「ゴミは持ち帰りましょう」。2021年3月から駅のごみ箱を全て撤去した西武鉄道の西武新宿駅のホームには、貼り紙が貼られている。
自動販売機の隣には飲料メーカーが置くペットボトルや缶、ビンのリサイクルボックスはあるが、使ったティッシュペーパーなどのごみは捨てる場所がない。

同社は新型コロナウイルスによる緊急事態宣言を受けて20年4~6月、ごみを介した感染を防ぐため、ごみ箱をいったん封鎖。宣言解除後に開放したが、使用済みのマスクが捨てられるようになった。これまでもマナー違反に頭を悩ませていたこともあり、全駅での撤去に踏み切った。

当初は「なぜ西武鉄道だけごみ箱がないのか」と苦情もあったが、今はほとんどないといい、広報部の担当者は「一定の理解は得られている」と強調する。
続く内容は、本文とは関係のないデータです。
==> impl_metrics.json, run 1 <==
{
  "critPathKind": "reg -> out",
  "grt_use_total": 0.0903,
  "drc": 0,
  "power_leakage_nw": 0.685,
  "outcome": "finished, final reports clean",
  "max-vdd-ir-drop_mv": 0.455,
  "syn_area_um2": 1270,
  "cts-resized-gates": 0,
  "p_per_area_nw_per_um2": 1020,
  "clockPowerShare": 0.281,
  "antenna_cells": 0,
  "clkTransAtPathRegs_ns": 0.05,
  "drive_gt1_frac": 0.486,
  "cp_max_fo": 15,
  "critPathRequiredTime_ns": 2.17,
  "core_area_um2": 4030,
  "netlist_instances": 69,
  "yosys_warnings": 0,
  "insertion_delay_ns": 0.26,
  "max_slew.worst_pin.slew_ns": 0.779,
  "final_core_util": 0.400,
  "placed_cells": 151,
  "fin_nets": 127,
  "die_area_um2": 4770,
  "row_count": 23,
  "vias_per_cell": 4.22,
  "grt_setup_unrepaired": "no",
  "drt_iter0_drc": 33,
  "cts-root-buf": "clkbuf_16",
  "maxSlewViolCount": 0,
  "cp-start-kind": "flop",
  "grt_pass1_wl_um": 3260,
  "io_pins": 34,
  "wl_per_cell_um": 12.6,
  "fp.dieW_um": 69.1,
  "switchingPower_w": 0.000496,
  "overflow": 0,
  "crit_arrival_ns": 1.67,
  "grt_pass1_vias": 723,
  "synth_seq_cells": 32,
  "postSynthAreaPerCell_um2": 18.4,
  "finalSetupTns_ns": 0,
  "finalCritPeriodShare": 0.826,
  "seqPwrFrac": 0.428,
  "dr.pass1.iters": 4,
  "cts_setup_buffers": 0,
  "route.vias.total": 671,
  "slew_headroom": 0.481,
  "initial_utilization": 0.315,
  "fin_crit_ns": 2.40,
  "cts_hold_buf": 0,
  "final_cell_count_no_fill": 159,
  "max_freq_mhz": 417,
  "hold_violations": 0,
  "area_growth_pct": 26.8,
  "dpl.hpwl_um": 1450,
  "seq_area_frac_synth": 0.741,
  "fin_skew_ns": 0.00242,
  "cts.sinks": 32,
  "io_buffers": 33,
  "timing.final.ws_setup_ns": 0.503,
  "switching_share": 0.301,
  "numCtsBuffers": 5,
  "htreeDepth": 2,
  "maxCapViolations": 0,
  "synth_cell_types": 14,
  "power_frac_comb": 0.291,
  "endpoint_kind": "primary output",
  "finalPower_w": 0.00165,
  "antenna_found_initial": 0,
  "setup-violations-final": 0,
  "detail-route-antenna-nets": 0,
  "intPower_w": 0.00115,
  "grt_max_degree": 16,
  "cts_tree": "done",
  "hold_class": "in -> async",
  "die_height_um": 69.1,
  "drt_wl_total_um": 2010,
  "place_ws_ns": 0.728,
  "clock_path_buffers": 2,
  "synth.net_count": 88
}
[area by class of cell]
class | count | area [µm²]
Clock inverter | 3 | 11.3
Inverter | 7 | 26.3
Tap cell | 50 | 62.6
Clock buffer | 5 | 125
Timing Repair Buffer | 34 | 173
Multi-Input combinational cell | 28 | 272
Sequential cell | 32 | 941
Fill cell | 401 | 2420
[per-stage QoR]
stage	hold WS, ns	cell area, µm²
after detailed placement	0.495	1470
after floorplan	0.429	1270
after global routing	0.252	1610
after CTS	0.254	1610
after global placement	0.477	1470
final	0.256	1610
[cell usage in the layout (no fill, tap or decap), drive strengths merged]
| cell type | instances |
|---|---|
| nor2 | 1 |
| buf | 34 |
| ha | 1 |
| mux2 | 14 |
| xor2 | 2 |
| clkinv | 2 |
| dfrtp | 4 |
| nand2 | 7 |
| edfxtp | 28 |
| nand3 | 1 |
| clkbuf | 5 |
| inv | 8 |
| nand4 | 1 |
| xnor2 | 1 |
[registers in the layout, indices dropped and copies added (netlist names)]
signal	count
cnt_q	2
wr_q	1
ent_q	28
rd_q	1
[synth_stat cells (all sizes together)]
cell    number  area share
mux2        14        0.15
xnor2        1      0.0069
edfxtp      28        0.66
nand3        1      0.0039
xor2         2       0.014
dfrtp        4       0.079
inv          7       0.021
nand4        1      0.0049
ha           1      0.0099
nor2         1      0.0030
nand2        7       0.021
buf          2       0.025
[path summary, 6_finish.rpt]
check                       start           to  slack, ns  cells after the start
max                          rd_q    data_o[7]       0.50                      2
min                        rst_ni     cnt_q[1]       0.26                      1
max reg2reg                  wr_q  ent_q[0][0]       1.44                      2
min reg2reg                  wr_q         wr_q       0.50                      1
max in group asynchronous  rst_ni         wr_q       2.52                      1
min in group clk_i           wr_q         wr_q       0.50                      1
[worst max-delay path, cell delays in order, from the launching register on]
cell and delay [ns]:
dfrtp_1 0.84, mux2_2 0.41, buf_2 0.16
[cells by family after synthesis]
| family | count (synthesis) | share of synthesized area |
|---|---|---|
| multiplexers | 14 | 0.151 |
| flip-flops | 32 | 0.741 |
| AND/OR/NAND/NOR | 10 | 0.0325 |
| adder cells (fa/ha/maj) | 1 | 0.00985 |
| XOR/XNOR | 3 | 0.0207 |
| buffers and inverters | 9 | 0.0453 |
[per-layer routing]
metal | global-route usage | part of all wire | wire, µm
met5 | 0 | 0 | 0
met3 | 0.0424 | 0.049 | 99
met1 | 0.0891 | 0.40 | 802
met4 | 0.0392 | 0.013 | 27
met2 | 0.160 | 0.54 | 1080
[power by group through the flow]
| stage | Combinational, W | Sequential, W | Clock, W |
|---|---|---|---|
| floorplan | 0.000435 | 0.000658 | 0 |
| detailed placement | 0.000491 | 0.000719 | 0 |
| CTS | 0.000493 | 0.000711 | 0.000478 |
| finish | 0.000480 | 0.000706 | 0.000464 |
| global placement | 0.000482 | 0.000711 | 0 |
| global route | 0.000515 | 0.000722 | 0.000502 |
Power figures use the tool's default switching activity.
## config.mk

```make
export PLATFORM = sky130hd
export DESIGN_NAME = idxh_ctrl
export DESIGN_NICKNAME = d
export VERILOG_FILES = /design/src/idxh_pkg.sv /design/src/idxh_ctrl.sv
export SDC_FILE = /design/constraint.sdc
export NUM_CORES = 1
export LEC_CHECK = 0
export BUFFER_PORTS_ARGS = -buffer_cell sky130_fd_sc_hd__buf_2
export CAP_MARGIN = 20
export CORE_AREA = 4 4 66 68
export DETAILED_ROUTE_END_ITERATION = 8
export DIE_AREA = 0 0 70 72
export PLACE_DENSITY_LB_ADDON = 0.15
export REMOVE_ABC_BUFFERS = 1
export SYNTH_ARGS = -nofsm -noshare
export SYNTH_HDL_FRONTEND = slang
export SYNTH_SLANG_ARGS = --single-unit
export TNS_END_PERCENT = 20
```

## constraint.sdc

```tcl
create_clock -name clk -period 3.6 [get_ports clk]
set_input_delay 0.36 -clock clk [delete_from_list [all_inputs] [get_ports clk]]
set_output_delay 0.36 -clock clk [all_outputs]
set_load 0.03 [all_outputs]
```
利用者の受け止め方は分かれる。西武新宿駅を利用する東京都東村山市の主婦(48)は「安全対策の必要性や、マナー違反がある以上、仕方がない」と理解を示す。同市の臨時職員(78)は「駅で食べ物を買って食べても、ごみが捨てられない。もう一度、設置してほしい」と訴える。